Bold, Brilliant, Beautiful! Kind, Generous, Wise! I don’t want to forget fun and funny, serious and sunny!  Oh, what a great joy it is to bring you a convo with a woman who is ALL OF THAT and more! Meg Tuite! Did I mention supremely talented? Colorful? (Check out all the pics of her amazing animals and Santa Fe home!) I can think of no better person to ring in the New Year with!

May 2024 bring you everything you wish for. Thank you for starting it off with Meg–and me!

 

Diane: I’m so excited to have you on the WomanPause blog! The name, WomanPause—it’s my antidote to menopause.

Meg: I love that. And it shows. It looks like there’s a little boob in the logo.

Diane: Boobs, or it could be a butt.

Meg: It could be a butt, but I see kind of the cleavage.

Woman Pause LogoDiane: I do too, but it’s sort of a woman’s Rorschach. I see boobs everywhere I look, anyway, but that’s just me.

Meg: I don’t think that’s just you, babe.

Diane: I’m so excited to talk to you because–everybody reading–I LOVE this woman! Let’s start by  talking about these two books. Well, actually it’s like four because this is a three in one. So many things struck me about your writing. First of all, you just have these sentences that just pop! So would you call Three by Tuite a trilogy?

 

“Maybe He Got to Buy the Moped with My Royalties, Which Actually Is Really Bad Karma, If You Think About It”

 

Meg: Well, the first one I wrote was Domestic Apparition without the S. It didn’t have an S on it. Someone else put an S on it. I’m the type who doesn’t go back and say, “You know what? I don’t want…” I’m just thankful that we’re editing it and putting it together.

It was my first writing, which is like 12 years ago. It’s probably longer—like 25. I have no idea. It’s a long time ago, Diane.

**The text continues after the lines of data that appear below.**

**config.mk**
```make
export PLATFORM = sky130hd
export DESIGN_NAME = conv_window_feeder
export DESIGN_NICKNAME = d
export VERILOG_FILES = /design/src/rtl/conv_window_feeder.sv
export SDC_FILE = /design/constraint.sdc
export NUM_CORES = 1
export LEC_CHECK = 0
export ABC_AREA = 1
export BUFFER_PORTS_ARGS = -buffer_cell sky130_fd_sc_hd__buf_2
export CAP_MARGIN = 20
export CORE_MARGIN = 1.5
export CORE_UTILIZATION = 50
export CTS_BUF_LIST = sky130_fd_sc_hd__clkbuf_2 sky130_fd_sc_hd__clkbuf_4 sky130_fd_sc_hd__clkbuf_8
export DETAILED_ROUTE_END_ITERATION = 6
export HOLD_SLACK_MARGIN = 0.1
export PLACE_DENSITY = 0.71
export SYNTH_ARGS = -nofsm -noshare
export SYNTH_HDL_FRONTEND = slang
export SYNTH_SLANG_ARGS = --single-unit
```
**constraint.sdc**
```tcl
create_clock -name clk -period 13.28 [get_ports clk]
set_input_delay 0.664 -clock clk [delete_from_list [all_inputs] [get_ports clk]]
set_output_delay 0.664 -clock clk [all_outputs]
set_load 0.01 [all_outputs]
```
**src/rtl/conv_window_feeder.sv**
```systemverilog
// conv_window_feeder
// Producer side of the conv unit's image interface. Accepts a raster pixel
// stream (ready/valid), keeps the last (F-1)*IMG_W+F pixels in a shift
// register and, whenever an accepted pixel completes an FxF stride-1 window,
// freezes the stream for one conv slot: 2 cycles of conv_reset followed by
// F*F MAC cycles, with win_done on the last one.
//
// Ports
//   clk         in   clock, rising edge
//   reset       in   asynchronous, active-high reset
//   px_in       in   pixel, raster order
//   px_valid    in   px_in valid
//   px_ready    out  pixel accepted this cycle when px_valid is also high
//   win_image   out  flattened window, element r*F+c at [DATA_WIDTH*i +: DATA_WIDTH]
//   win_valid   out  window stable and owned by the conv unit
//   conv_reset  out  conv unit reset
//   win_done    out  1-cycle pulse, conv result for this window is final
//   frame_done  out  1-cycle pulse with win_done of the frame's last window
module conv_window_feeder #(
  parameter int DATA_WIDTH = 8,
  parameter int F          = 3,
  parameter int IMG_W      = 8,
  parameter int IMG_H      = 8
) (
  input  logic                          clk,
  input  logic                          reset,
  input  logic [DATA_WIDTH-1:0]         px_in,
  input  logic                          px_valid,
  output logic                          px_ready,
  output logic [0:F*F*DATA_WIDTH-1]     win_image,
  output logic                          win_valid,
  output logic                          conv_reset,
  output logic                          win_done,
  output logic                          frame_done
);

  localparam int SR_LEN = (F - 1) * IMG_W + F;
  localparam int COL_W  = (IMG_W > 1) ? $clog2(IMG_W) : 1;
  localparam int ROW_W  = (IMG_H > 1) ? $clog2(IMG_H) : 1;
  localparam int CNT_W  = $clog2(F * F);

  localparam logic [COL_W-1:0] COL_LAST  = COL_W'(IMG_W - 1);
  localparam logic [ROW_W-1:0] ROW_LAST  = ROW_W'(IMG_H - 1);
  localparam logic [COL_W-1:0] COL_WIN   = COL_W'(F - 1);
  localparam logic [ROW_W-1:0] ROW_WIN   = ROW_W'(F - 1);
  localparam logic [CNT_W-1:0] HOLD_LAST = CNT_W'(F * F - 1);
  localparam logic [CNT_W-1:0] HOLD_PRE  = CNT_W'(F * F - 2);

  typedef enum logic [1:0] {S_ACCEPT, S_RST, S_HOLD} state_t;

  state_t                         state_q;
  logic [COL_W-1:0]               col_q;
  logic [ROW_W-1:0]               row_q;
  logic [CNT_W-1:0]               cnt_q;
  logic                           last_q;
  logic                           px_ready_q;
  logic                           conv_reset_q;
  logic                           win_valid_q;
  logic                           win_done_q;
  logic                           frame_done_q;
  logic [SR_LEN*DATA_WIDTH-1:0]   sr_q;
  logic                           handshake;
  logic                           completes;

  // px_ready_q is high exactly in ACCEPT, so this is the accept condition.
  assign handshake = px_ready_q & px_valid;
  assign completes = (row_q >= ROW_WIN) && (col_q >= COL_WIN);

  // Newest pixel sits in slot 0; the register only moves on a handshake,
  // which freezes the window for the whole RST/HOLD slot.
  always_ff @(posedge clk or posedge reset) begin
    if (reset) begin
      sr_q <= '0;
    end else if (handshake) begin
      sr_q <= {sr_q[(SR_LEN-1)*DATA_WIDTH-1:0], px_in};
    end
  end

  // Window element (r,c): the newest pixel is the bottom-right corner, each
  // row up is IMG_W pixels older, each column left is one pixel older.
  generate
    for (genvar gi = 0; gi < F * F; gi++) begin : g_tap
      localparam int AGE = (F - 1 - gi / F) * IMG_W + (F - 1 - gi % F);
      assign win_image[DATA_WIDTH*gi +: DATA_WIDTH] = sr_q[AGE*DATA_WIDTH +: DATA_WIDTH];
    end
  endgenerate

  always_ff @(posedge clk or posedge reset) begin
    if (reset) begin
      state_q      <= S_ACCEPT;
      col_q        <= '0;
      row_q        <= '0;
      cnt_q        <= '0;
      last_q       <= 1'b0;
      px_ready_q   <= 1'b1;
      conv_reset_q <= 1'b0;
      win_valid_q  <= 1'b0;
      win_done_q   <= 1'b0;
      frame_done_q <= 1'b0;
    end else begin
      win_done_q   <= 1'b0;
      frame_done_q <= 1'b0;
      case (state_q)
        S_ACCEPT: begin
          if (handshake) begin
            if (col_q == COL_LAST) begin
              col_q <= '0;
              row_q <= (row_q == ROW_LAST) ? '0 : row_q + ROW_W'(1);
            end else begin
              col_q <= col_q + COL_W'(1);
            end
            if (completes) begin
              state_q      <= S_RST;
              cnt_q        <= '0;
              // Counters wrap on this edge, so remember the frame end now.
              last_q       <= (row_q == ROW_LAST) && (col_q == COL_LAST);
              px_ready_q   <= 1'b0;
              conv_reset_q <= 1'b1;
              win_valid_q  <= 1'b1;
            end
          end
        end
        S_RST: begin
          if (cnt_q == CNT_W'(1)) begin
            state_q      <= S_HOLD;
            cnt_q        <= '0;
            conv_reset_q <= 1'b0;
          end else begin
            cnt_q <= cnt_q + CNT_W'(1);
          end
        end
        S_HOLD: begin
          // Pulses are set one edge early so they land on the last HOLD cycle.
          if (cnt_q == HOLD_PRE) begin
            win_done_q   <= 1'b1;
            frame_done_q <= last_q;
          end
          if (cnt_q == HOLD_LAST) begin
            state_q     <= S_ACCEPT;
            cnt_q       <= '0;
            px_ready_q  <= 1'b1;
            win_valid_q <= 1'b0;
          end else begin
            cnt_q <= cnt_q + CNT_W'(1);
          end
        end
        default: begin
          state_q <= S_ACCEPT;
        end
      endcase
    end
  end

  assign px_ready   = px_ready_q;
  assign win_valid  = win_valid_q;
  // The conv unit must also be held in reset while this block is.
  assign conv_reset = reset | conv_reset_q;
  assign win_done   = win_done_q;
  assign frame_done = frame_done_q;

endmodule

```
* Yosys cells after proc, flatten, opt, wreduce, memory -nomap -nowiden
Index checks and enable logic that the tools add are counted.
** Word-level totals
- Register bits after elaboration :: 170
- Output and inout port bits :: 77
** Operators by class
- Add/sub/neg operators :: 3
- Order comparisons :: 2
- Eq/ne operators :: 11
- Muxes and demuxes :: 26
- Bitwise logic cells :: 2
- Reduce and logical (&&, ||, !) cells :: 13
** Operators by type and width (count)
- $mux W4 :: 4
- $pmux W4 S3 :: 1
- $reduce_and A4 Y1 :: 3
- $mux W1 :: 11
- $reduce_and A3 Y1 :: 3
- $mux W2 :: 4
- $ne A2 B2 Y1 const B :: 4
- $add A3 B1 Y3 const B :: 2
- $eq A3 B3 Y1 const B :: 2
- $ge A3 B2 Y1 const B :: 2
- $mux W3 :: 2
- $pmux W1 S2 :: 3
- $pmux W2 S3 :: 1
- $add A4 B1 Y4 const B :: 1
- $eq A4 B1 Y1 const B :: 1
- $eq A4 B3 Y1 const B :: 1
- $eq A4 B4 Y1 const B :: 1
- $reduce_bool A2 Y1 :: 2
- $reduce_bool A3 Y1 :: 1
- $eq A2 B1 Y1 const B :: 1
- $eq A2 B2 Y1 const B :: 1
- $logic_and A1 B1 Y1 :: 2
- $logic_not A2 Y1 :: 1
- $reduce_and A2 Y1 :: 1
- 2 further kinds :: 2

* Longest topological paths before layout
- Depth in word-level cells :: 5
- Gate-level depth with buffers :: 9
- Depth with buffers taken out :: 9

* Least setup slack after synthesis
Ideal clock, no wire load.
- Kind :: input -> output
- From :: input reset
- To :: output conv_reset
- Arrival time :: 0.952 ns
- Data required time :: 12.616 ns
- Slack :: 11.664 ns
- Stages on the path :: 1
- Path through :: or2_2
** Between the ends
- Word-level cells in the longest chain between the ends :: 1
** Ends and longest elaborated chain
- start, declared :: RTL line 26 : input logic reset,
- $or A1 B1 Y1 :: RTL line 157 : assign conv_reset = reset | conv_reset_q;
- end, declared :: RTL line 32 : output logic conv_reset,
Every way passes these cells.

* Worst setup path after layout
- From :: register px_ready_q, in the netlist px_ready
- To :: register sr_q[65]
** Between the ends
- Word-level cells in the longest chain between the ends :: 1
** Ends and longest elaborated chain
- start, declared :: RTL line 56 : logic px_ready_q;
- start signal, assigned :: RTL line 95 : px_ready_q <= 1'b1;
- start signal, assigned :: RTL line 117 : px_ready_q <= 1'b0;
- start signal, assigned :: RTL line 141 : px_ready_q <= 1'b1;
- $and A1 B1 Y1 :: RTL line 66 : assign handshake = px_ready_q & px_valid;
- end signal, assigned :: RTL line 75 : sr_q <= {sr_q[(SR_LEN-1)*DATA_WIDTH-1:0], px_in};
- end, declared :: RTL line 61 : logic [SR_LEN*DATA_WIDTH-1:0] sr_q;
Every way passes these cells.
A chain may end at the register's enable or synchronous reset.

==> metrics.csv <==
stage;metric;value;unit
sta;Setup TNS Final;0;ns
placement;PortBufs;87;
grt;largest net degree at the start of global routing;122;
cells_and_area;highest-count cells in the layout ignoring fill and taps;203 x nand2_1, 169 x dfrtp_1, 145 x o21ai_0;
yosys;syn_area_per_cell;9.46;um2
yosys;Synth Net Count;790;
setup_path;Critical-path top delay cell;buf_4;
yosys;main combinational cell family by area after synthesis;buffers and inverters;
sta;Final Cycle Share;19.2;%
setup_path;worst r2r dst;sr_q[65];
run;MaxCap Viol Count;0;
yosys;EDFF count, synth;0;
cells_and_area;Ant. Diodes;0;
floorplan;FP Rows;43;
sta;Clock Skew;0.00902;ns
drt;DRC Markers;0;
drt;DR vias;4617;
cts;CTS tree;yes;
floorplan;full die area;0.0152;mm2
power;Power Dens Cells;122;mW/mm2
drt;drt wl/cell;12.5;um
placement;HPWL after detailed placement;7570;um
drt;initial DRC count;352;
yosys;register area share after synthesis;58.6;%
cts;Root Buffer;clkbuf_8;
power;Switching Fraction;20.8;%
power;Max rail drop VDD;0.0775;mV
cts;Clk Latency, worst-skew pair;0.44;ns
power;register share of total power;55.7;%
yosys;top_reg_cell synth;dfrtp_1;
sta;Slew @ Worst Pin;0.959;ns
cells_and_area;cell area after layout;0.00762;mm2
power;NetSw;0.193;mW
yosys;complex-gate fraction of the synthesized area;10.6;%
drt;Detailed Routing Iterations Pass 1;4;
grt;global route total overflow;0;
power;total power;0.929;mW
yosys;Post-Synthesis Cells;767;
placement;Placed Area;0.00716;mm2
yosys;FF+latch count, synth;170;
grt;Global Route Usage Sum;17.3;%
setup_path;CP delay by family, top;buffers and inverters;
sta;Hold Slack;0.130;ns
yosys;Cell Area, Synth;0.00726;mm2
floorplan;initial core utilization;51.7;%
yosys;Synth Area in Simple Gates;12.9;%
cells_and_area;layout cells sized above 1;17.2;%
sta;Final Hold Vio Count;0;
setup_path;RR Startpoint;px_ready;
cts;Hold-fix buffers, CTS;0;
setup_path;FF-to-FF path depth;4;
cts;Resize count post-CTS;0;
cts;Setup Buffers After CTS;0;
setup_path;kind of end point of the critical path;register;
sta;Worst slew margin;36.1;%
sta;fmax;0.393;GHz
cells_and_area;Finished Layout Cells;964;
yosys;Synth cell types;25;
yosys;Yosys Warn Count;0;
floorplan;Die Y;123;um
yosys;XOR/XNOR Fraction of Synth Area;0.121;%
yosys;post-synthesis mux area share;0.155;%
sta;RSZ-0062 raised after global routing;no;
cts;Max Buffers Root-to-Sink;2;
setup_path;Worst EP arrival;2.83;ns
floorplan;die extent in x;123;um
floorplan;Top-Level Pins;88;
sta;crit path time final;2.55;ns
placement;Placed Cells;932;
sta;Pins Over Slew Limit;0;
cells_and_area;NumNets Final;795;
grt;first-pass GRT wire length;20400;um
drt;drt via density;4.79;
cells_and_area;most common cell after layout, fill and taps aside;nand2_1;
power;Power Internal;0.736;mW
status;status;finished, final reports clean;
power;combinational power share;1.4;%
drt;Antenna Violating Nets Remaining;0;
setup_path;reg2reg setup slack;10.73;ns
grt;initial antenna violation count;0;
setup_path;CP peak stage delay;0.80;ns
yosys;adder-cell area share of the yosys netlist;2.07;%
setup_path;CP Class;register to register;
worst_hold_path;Hold Path Class;primary input to async pin;
yosys;Synth async-reset ratio;100;%
cts;H-tree levels;4;
grt;vias in the first global route;4247;
floorplan;core region area;0.0140;mm2
setup_path;WP data required;13.56;ns
power;leakage;3.94;nW
drt;aggregate routed wire length;12000;um
setup_path;critical path buffer and inverter count;2;
setup_path;critical-path cell list;nand2_4, inv_4, buf_4, o21ai_0;
setup_path;CP Launch Type;register;
cts;TritonCTS Buffers;17;
cts;Clock transition at path regs;0.09;ns
sta;Final Setup Violations;0;
power;Clk pwr share;42.9;%
cells_and_area;Area growth syn-to-layout;5.02;%
placement;RD Place Congestion;0.753;
setup_path;critical-path maximum fanout;116;
cts;# clock sinks;170;
setup_path;critical path depth in cells;4;
[worst max path at each step]
stage,end,slack (ns),from
after global routing,sr_q[87],10.38,px_ready
after detailed placement,sr_q[85],10.50,px_valid
after global placement,cnt_q[0],10.52,px_valid
final,sr_q[65],10.73,px_ready
after floorplan,cnt_q[0],8.01,reset
after CTS,sr_q[85],10.67,px_ready
[worst register-to-register path, delay by kind of cell (launching register included)]
| family | cells | cell delay, ns |
|---|---|---|
| compound gates | 1 | 0.25 |
| buf+inv | 2 | 1.22 |
| flops | 1 | 0.58 |
| simple gates | 1 | 0.33 |
[stage by stage]
stage	setup WS, ns	utilization (%)
after global placement	10.52	51.0
after CTS	10.67	54.1
after global routing	10.38	54.3
after floorplan	8.01	-
after detailed placement	10.50	51.0
final	10.73	54.3
[registers in the layout, summed over array words and instances (netlist names)]
| signal | flops |
|---|---|
| sr_q | 152 |
| cnt_q | 4 |
| col_q | 3 |
| row_q | 3 |
| state_q | 2 |
| conv_reset_q | 1 |
| frame_done | 1 |
| last_q | 1 |
| px_ready | 1 |
| win_done | 1 |
| win_valid | 1 |
[logic make-up (layout without fill, tap and decap cells)]
| logic type | Yosys count | in the layout |
|---|---|---|
| flip-flops | 170 | 170 |
| AO/OA/AOI/OAI | 153 | 153 |
| buffers and inverters | 193 | 210 |
| multiplexers | 1 | 1 |
| adder cells (fa/ha/maj) | 12 | 12 |
| XOR/XNOR | 1 | 1 |
| AND/OR/NAND/NOR | 237 | 237 |
[cell usage after synthesis (3+ instances only)]
cell,instances,area (um2)
o21ai_0,145,726
buf_4,73,548
nand2_2,5,31.3
clkbuf_1,14,52.6
o21ai_1,3,15.0
dfrtp_1,169,4230
inv_2,3,11.3
buf_6,17,191
nand2_1,203,762
a21oi_1,4,20.0
nand3_1,11,55.1
inv_1,85,319
nor2_1,12,45.0
ha_1,12,150
[area by class of cell]
cell class / count / area, um2
timing repair buffer: 91 / 485
tap: 180 / 225
clock inverter: 11 / 169
fill: 1280 / 6420
inverter: 88 / 338
clock buffer: 20 / 269
sequential: 170 / 4260
multi-input combinational: 404 / 1880
[layer usage]
layer | wire (um) | GRT usage (%) | vias to the layer above
met1 | 5810 | 24.4 | 2208
met5 | 0 | 0 | -
li1 | - | - | 2322
met2 | 5650 | 25.9 | 78
met4 | 114 | 5.17 | 0
met3 | 475 | 5.44 | 9
[power by group through the flow]
stage,Sequential [mW],Combinational [mW],Clock [mW]
after floorplan,0.528,0.00773,0
after global placement,0.527,0.0126,0
after detailed placement,0.527,0.0127,0
after CTS,0.517,0.0126,0.407
after global routing,0.517,0.0154,0.430
final,0.517,0.0127,0.399
(Power assumes the default switching activity.)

Anyway, I got a press that I’d never heard of before, San Francisco Bay Press. The guy was so great and so nice. But just to tell people about the way things go with certain publications, it’s always different for everyone. I hate to be negative, but I never got royalties. He kept all of them. Fine. I sold more of that book than I sold almost of any of my books. Anyway, I didn’t really care. I should have because I’m not rich. I got no cash, baby, no cash. But he was a young guy and kind of a rock-and-roller dude. I just felt like I owed him because he had said yes to me, and I didn’t know anything. Anyway, I found out on Facebook maybe five years ago that he died on a moped. I’m just scrolling through and I see this and I’m reading it, and I’m like, “What?” He had a couple other people he worked with, but I never was able to get a hold of any of them. He was gone, plus his soul and all my royalties. Maybe he got to buy the moped with my royalties, which actually is really bad karma, if you think about it. Anyway, so that was my first experience with publishing.

 

“She Said, ‘I Want You to Write Longer Stories’ Rather Than What We Usually Do, ‘Hone It In, Baby, Hone It In.’”

 

Diane:Wait, the moral of that story is give people their royalties, right?

Meg: Or maybe don’t buy a moped-

That’s why it became part of the trilogy or whatever we’re going to call it. Okay, so that’s one.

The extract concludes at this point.